As chances de ocorrer um “super El Niño” já superam 90% na mais recente projeção do Climate Prediction Center (CPC/NOOA), agência federal dos Estados Unidos. O fenômeno climático que aquece as águas do oceano Pacífico vai permanecer ativo entre a segunda metade de 2026 até o início de 2027.
Conforme a agência, há uma probabilidade de 75% de o El Niño ser o mais forte registrado desde 1950. Em agosto, as anomalias das temperaturas no Pacífico já superavam 3º celsius.

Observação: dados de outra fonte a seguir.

[src/nfaoc_sync.sv]
`timescale 1ns/10ps
module nfaoc_sync #(
  parameter int W = 1
) (
  input  wire logic         ref_clk_i,
  input  wire logic         reset_i,
  input  wire logic [W-1:0] d_i,
  output logic      [W-1:0] q_o
);
  logic [W-1:0] s1_q, s2_q, s3_q, q_d;

  // A bit moves only once the second and third stages agree.
  always_comb begin
    q_d = (s2_q & ~(s2_q ^ s3_q)) | (q_o & (s2_q ^ s3_q));
  end

  always_ff @(posedge ref_clk_i or posedge reset_i) begin
    if (reset_i) begin
      s1_q <= '0;
      s2_q <= '0;
      s3_q <= '0;
      q_o  <= '0;
    end else begin
      s1_q <= d_i;
      s2_q <= s1_q;
      s3_q <= s2_q;
      q_o  <= q_d;
    end
  end
endmodule : nfaoc_sync
===== config.mk =====
export PLATFORM = sky130hd
export DESIGN_NAME = module_state_sequencer
export DESIGN_NICKNAME = d
export VERILOG_FILES = /design/src/common/seq_pkg.sv /design/src/common/cond_if.sv /design/src/hw/sync_2ff.sv /design/src/hw/condition_logic.sv /design/src/hw/module_state_sequencer.sv
export VERILOG_INCLUDE_DIRS = /design/src /design/src/common
export SDC_FILE = /design/constraint.sdc
export NUM_CORES = 1
export LEC_CHECK = 0
export BUFFER_PORTS_ARGS = -buffer_cell sky130_fd_sc_hd__buf_2
export CAP_MARGIN = 40
export CORE_MARGIN = 8
export CORE_UTILIZATION = 43
export DETAILED_ROUTE_END_ITERATION = 6
export PLACE_DENSITY = 0.88
export SLEW_MARGIN = 30
export SYNTH_ARGS = -nofsm -noshare
export SYNTH_HDL_FRONTEND = slang
export SYNTH_HIERARCHICAL = 1
export SYNTH_SLANG_ARGS = --single-unit

===== constraint.sdc =====
create_clock -name clk -period 2.1 [get_ports clk]
set_input_delay 0.105 -clock clk [delete_from_list [all_inputs] [get_ports clk]]
set_output_delay 0.105 -clock clk [all_outputs]
set_load 0.01 [all_outputs]
<file path="src/rtl/dtcs_pkg.sv">
// Purpose: constants for the transfer channel status block
// Assumes: 32-bit AHB-Lite register access, one clock
// Notes:   byte offsets are word aligned
package dtcs_pkg;
  localparam logic [11:0] STATUS_OFFSET   = 12'h100;
  localparam logic [11:0] DEPTH_OFFSET    = 12'h004;
  localparam int          HEAD_LSB        = 11;
  localparam int          RSVD_ONE_BIT    = 8;
  localparam int          OCC_LSB         = 4;
  localparam int          WPEND_BIT       = 2;
  localparam int          SRC_BIT         = 1;
  localparam int          PROG_BIT        = 0;
  localparam int          DEPTH_LSB       = 8;
  localparam logic [1:0]  DEPTH_CODE      = 2'h2;
  localparam logic [2:0]  FIFO_ENTRIES    = 3'h4;
  localparam logic [1:0]  HEAD_RESET      = 2'h0;
  localparam logic [2:0]  OCC_RESET       = 3'h0;
  localparam logic [7:0]  WPEND_RESET     = 8'h00;
  localparam logic [31:0] RDATA_RESET     = 32'h0000_0000;
  localparam logic [1:0]  HTRANS_NONSEQ   = 2'h2;
  localparam logic [2:0]  HSIZE_WORD      = 3'h2;
  typedef enum logic [1:0] {
    SRC_IDLE = 2'b01,
    SRC_BUSY = 2'b10
  } dtcs_src_state_t;
endpackage

</file>
<file path="src/rtl/dtcs_status.sv">
// Purpose: occupancy and busy tracking of a transfer channel, with status
//          readable over AHB-Lite
// Assumes: controller pulses are single-cycle, same clock domain
// Notes:   status word read-only; configuration word carries depth code
//
// Added by the designer: the AHB-Lite slave port and the register addresses.
module dtcs_status
  import dtcs_pkg::*;
(
  input  wire logic        clock,
  input  wire logic        rstn,
  input  wire logic        hsel,
  input  wire logic [11:0] haddr,
  input  wire logic [1:0]  htrans,
  input  wire logic        hwrite,
  input  wire logic [2:0]  hsize,
  input  wire logic [31:0] hwdata,
  input  wire logic        hready,
  output logic             hreadyout,
  output logic             hresp,
  output logic [31:0]      hrdata,
  input  wire logic        prog_write,
  input  wire logic        source_done,
  input  wire logic        head_done,
  input  wire logic        write_issue,
  input  wire logic        write_response,
  output logic             program_set_occupied,
  output logic             source_side_busy,
  output logic             write_response_pending,
  output logic [2:0]       dest_fifo_occupancy,
  output logic [1:0]       dest_fifo_head_index,
  output logic             accept_ready
);
  import dtcs_pkg::*;

  //////////////////////////////////////////////////////////////////////////
  // request movement
  logic            prog_q;
  dtcs_src_state_t src_q;
  logic [2:0]      occ_q;
  logic [1:0]      head_q;
  logic [7:0]      wpend_q;
  logic [7:0]      wpend_d;
  logic            wpend_flag_q;
  logic            fifo_empty;
  logic            fifo_full;
  logic            move;
  logic            pop;
  logic [31:0]     status_word;

  assign fifo_empty = (occ_q == OCC_RESET);
  assign fifo_full  = (occ_q == FIFO_ENTRIES);
  assign pop        = head_done && !fifo_empty;
  // move into destination FIFO; full blocks entry
  assign move = prog_q && (fifo_empty
                || (!fifo_full && src_q == SRC_IDLE));
  assign accept_ready = !prog_q;

  // program set holds one request until it moves on
  always_ff @(posedge clock or negedge rstn)
  begin
    if (!rstn)
      prog_q <= 1'b0;
    else if (prog_write && !prog_q)
      prog_q <= 1'b1;
    else if (move)
      prog_q <= 1'b0;
  end

  // source side services each request that moves on while it is idle
  always_ff @(posedge clock or negedge rstn)
  begin
    if (!rstn)
      src_q <= SRC_IDLE;
    else
    begin
      case (src_q)
        SRC_IDLE: if (move) src_q <= SRC_BUSY;
        SRC_BUSY: if (source_done) src_q <= SRC_IDLE;
        default:  src_q <= SRC_IDLE;
      endcase
    end
  end

  // occupancy counter, capped at four entries
  always_ff @(posedge clock or negedge rstn)
  begin
    if (!rstn)
      occ_q <= OCC_RESET;
    else if (move && !pop)
      occ_q <= occ_q + 3'h1;
    else if (pop && !move)
      occ_q <= occ_q - 3'h1;
  end

  // head index advances as the head request completes
  always_ff @(posedge clock or negedge rstn)
  begin
    if (!rstn)
      head_q <= HEAD_RESET;
    else if (pop)
      head_q <= head_q + 2'h1;
  end

  // outstanding write responses; a reply with nothing pending is dropped,
  // and more than 255 outstanding writes wrap the count
  always_comb
  begin
    wpend_d = wpend_q;
    if (write_issue && !(write_response && wpend_q != WPEND_RESET))
      wpend_d = wpend_q + 8'h01;
    else if (!write_issue && write_response && wpend_q != WPEND_RESET)
      wpend_d = wpend_q - 8'h01;
  end

  always_ff @(posedge clock or negedge rstn)
  begin
    if (!rstn)
      wpend_q <= WPEND_RESET;
    else
      wpend_q <= wpend_d;
  end

  // pending flag in its own flop so the status output is registered
  always_ff @(posedge clock or negedge rstn)
  begin
    if (!rstn)
      wpend_flag_q <= 1'b0;
    else
      wpend_flag_q <= (wpend_d != WPEND_RESET);
  end

  assign program_set_occupied   = prog_q;
  assign source_side_busy       = (src_q == SRC_BUSY);
  assign write_response_pending = wpend_flag_q;
  assign dest_fifo_occupancy    = occ_q;
  assign dest_fifo_head_index   = head_q;

  always_comb
  begin
    status_word = 32'h0000_0000;
    status_word[HEAD_LSB +: 2]  = head_q;
    status_word[RSVD_ONE_BIT]   = 1'b1;
    status_word[OCC_LSB +: 3]   = occ_q;
    status_word[WPEND_BIT]      = write_response_pending;
    status_word[SRC_BIT]        = source_side_busy;
    status_word[PROG_BIT]       = prog_q;
  end

  //////////////////////////////////////////////////////////////////////////
  // AHB-Lite slave: zero wait, always OKAY, writes ignored
  logic rd_go;
  assign rd_go = hsel && hready && htrans[1] && !hwrite;
  assign hreadyout = 1'b1;
  assign hresp     = 1'b0;

  always_ff @(posedge clock or negedge rstn)
  begin
    if (!rstn)
      hrdata <= RDATA_RESET;
    else if (rd_go)
    begin
      if (haddr == STATUS_OFFSET)
        hrdata <= status_word;
      else if (haddr == DEPTH_OFFSET)
        hrdata <= {22'h0, DEPTH_CODE, 8'h00};
      else
        hrdata <= RDATA_RESET;
    end
  end

  //////////////////////////////////////////////////////////////////////////
  // checks
  // occupancy and head index
  occ_range_a: assert property (@(posedge clock)
    disable iff (!rstn) occ_q <= FIFO_ENTRIES)
    else $error("occupancy above four");

  occ_step_a: assert property (@(posedge clock)
    disable iff (!rstn) move && !pop |=> occ_q == $past(occ_q) + 3'h1)
    else $error("occupancy did not count a move");

  occ_hold_a: assert property (@(posedge clock)
    disable iff (!rstn) !move && !pop |=> $stable(occ_q))
    else $error("occupancy changed without cause");

  head_step_a: assert property (@(posedge clock)
    disable iff (!rstn) pop |=> head_q == $past(head_q) + 2'h1)
    else $error("head index did not advance");

  head_hold_a: assert property (@(posedge clock)
    disable iff (!rstn) !pop |=> $stable(head_q))
    else $error("head index moved without completion");

  // request movement into the destination fifo
  empty_move_a: assert property (@(posedge clock)
    disable iff (!rstn) prog_q && fifo_empty |=> !prog_q && occ_q == 3'h1)
    else $error("empty fifo did not take request");

  busy_hold_a: assert property (@(posedge clock)
    disable iff (!rstn)
    prog_q && !fifo_empty && src_q == SRC_BUSY |=> prog_q)
    else $error("request moved while source busy");

  partial_move_a: assert property (@(posedge clock)
    disable iff (!rstn)
    prog_q && !fifo_empty && !fifo_full && src_q == SRC_IDLE |=> !prog_q)
    else $error("partly filled fifo did not take request");

  full_hold_a: assert property (@(posedge clock)
    disable iff (!rstn) fifo_full && !pop |=> occ_q == FIFO_ENTRIES)
    else $error("full fifo changed without completion");

  full_block_a: assert property (@(posedge clock)
    disable iff (!rstn) prog_q && fifo_full |=> prog_q)
    else $error("request entered a full fifo");

  // write responses, source side and program set
  wpend_bit_a: assert property (@(posedge clock)
    disable iff (!rstn) write_issue |=> write_response_pending)
    else $error("write pending not set");

  wpend_clear_a: assert property (@(posedge clock)
    disable iff (!rstn)
    wpend_q == 8'h01 && write_response && !write_issue
      |=> !write_response_pending)
    else $error("write pending not cleared");

  src_busy_a: assert property (@(posedge clock)
    disable iff (!rstn) move && src_q == SRC_IDLE |=> source_side_busy)
    else $error("source not busy after move");

  src_idle_a: assert property (@(posedge clock)
    disable iff (!rstn)
    source_side_busy && source_done |=> !source_side_busy)
    else $error("source still busy after done");

  prog_set_a: assert property (@(posedge clock)
    disable iff (!rstn) prog_write && !prog_q |=> program_set_occupied)
    else $error("program set not occupied");

  prog_clear_a: assert property (@(posedge clock)
    disable iff (!rstn) move |=> !program_set_occupied)
    else $error("program set not freed");

  // read data of the status, depth and unmapped words; writes ignored
  status_read_a: assert property (@(posedge clock)
    disable iff (!rstn) rd_go && haddr == STATUS_OFFSET |=>
      hrdata[RSVD_ONE_BIT] && hrdata[31:13] == 19'h0)
    else $error("status constant bits wrong");

  head_field_a: assert property (@(posedge clock)
    disable iff (!rstn) rd_go && haddr == STATUS_OFFSET |=>
      hrdata[HEAD_LSB +: 2] == $past(head_q))
    else $error("head field wrong");

  occ_field_a: assert property (@(posedge clock)
    disable iff (!rstn) rd_go && haddr == STATUS_OFFSET |=>
      hrdata[OCC_LSB +: 3] == $past(occ_q))
    else $error("occupancy field wrong");

  wpend_field_a: assert property (@(posedge clock)
    disable iff (!rstn) rd_go && haddr == STATUS_OFFSET |=>
      hrdata[WPEND_BIT] == $past(write_response_pending))
    else $error("write pending field wrong");

  src_field_a: assert property (@(posedge clock)
    disable iff (!rstn) rd_go && haddr == STATUS_OFFSET |=>
      hrdata[SRC_BIT] == $past(source_side_busy))
    else $error("source field wrong");

  prog_field_a: assert property (@(posedge clock)
    disable iff (!rstn) rd_go && haddr == STATUS_OFFSET |=>
      hrdata[PROG_BIT] == $past(prog_q))
    else $error("program set field wrong");

  rsvd_zero_a: assert property (@(posedge clock)
    disable iff (!rstn) rd_go && haddr == STATUS_OFFSET |=>
      hrdata[10:9] == 2'h0 && !hrdata[7] && !hrdata[3])
    else $error("unused status bits not zero");

  unmapped_zero_a: assert property (@(posedge clock)
    disable iff (!rstn) rd_go && haddr != STATUS_OFFSET &&
      haddr != DEPTH_OFFSET |=> hrdata == RDATA_RESET)
    else $error("unmapped read not zero");

  write_ignored_a: assert property (@(posedge clock)
    disable iff (!rstn) hsel && hready && htrans[1] && hwrite |=>
      $stable(hrdata))
    else $error("write changed read data");

  depth_read_a: assert property (@(posedge clock)
    disable iff (!rstn) rd_go && haddr == DEPTH_OFFSET |=>
      hrdata[DEPTH_LSB +: 2] == DEPTH_CODE)
    else $error("depth code wrong");

  depth_rest_a: assert property (@(posedge clock)
    disable iff (!rstn) rd_go && haddr == DEPTH_OFFSET |=>
      hrdata[31:10] == 22'h0 && hrdata[7:0] == 8'h00)
    else $error("depth word other bits not zero");

  fill_c: cover property (@(posedge clock) disable iff (!rstn) fifo_full);
  drain_c: cover property (@(posedge clock) disable iff (!rstn)
    fifo_full ##[1:50] fifo_empty);
  block_c: cover property (@(posedge clock) disable iff (!rstn)
    prog_q && fifo_full);
  partial_c: cover property (@(posedge clock) disable iff (!rstn)
    prog_q && !fifo_empty && !fifo_full && src_q == SRC_IDLE);
  wpend_c: cover property (@(posedge clock) disable iff (!rstn)
    write_issue && write_response && write_response_pending);
endmodule

</file>
<file path="config.mk">
export PLATFORM = sky130hd
export DESIGN_NAME = dtcs_status
export DESIGN_NICKNAME = d
export VERILOG_FILES = /design/src/rtl/dtcs_pkg.sv /design/src/rtl/dtcs_status.sv
export SDC_FILE = /design/constraint.sdc
export NUM_CORES = 1
export LEC_CHECK = 0
export ABC_AREA = 1
export BUFFER_PORTS_ARGS = -buffer_cell sky130_fd_sc_hd__buf_2
export CAP_MARGIN = 10
export CORE_MARGIN = 4
export CORE_UTILIZATION = 45
export DETAILED_ROUTE_END_ITERATION = 10
export GPL_TIMING_DRIVEN = 0
export PLACE_DENSITY = 0.81
export SYNTH_ARGS = -nofsm -noshare
export SYNTH_HDL_FRONTEND = slang
export SYNTH_SLANG_ARGS = --single-unit
</file>
<file path="constraint.sdc">
create_clock -name clock -period 2.65 [get_ports clock]
set_input_delay 0 -clock clock [delete_from_list [all_inputs] [get_ports clock]]
set_output_delay 0 -clock clock [all_outputs]
set_load 0.01 [all_outputs]
</file>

O Instituto Nacional de Meteorologia (Inmet) alertou que, no Brasil, o fenômeno ocasiona chuvas abaixo da média nas regiões Norte e Nordeste. Esse regime de escassez pode reduzir os níveis dos rios, afetar a navegação e o abastecimento de água.
O efeito mais comum do El Niño são chuvas abaixo da média e períodos de seca em áreas do semiárido baiano. Já há regiões no estado em situação de seca e evoluindo para seca severa.
A chegada do El Niño ameaça afetar duramente a produção de grãos da Bahia O fenômeno tem chance alta de afetar a região Oeste, com redução de chuvas.
O fenômeno acentua o desequilíbrio no clima do planeta. Entre os efeitos esperados estão impulsionar a demanda por energia, prejudicar a produtividade das lavouras e reacender pressões inflacionárias.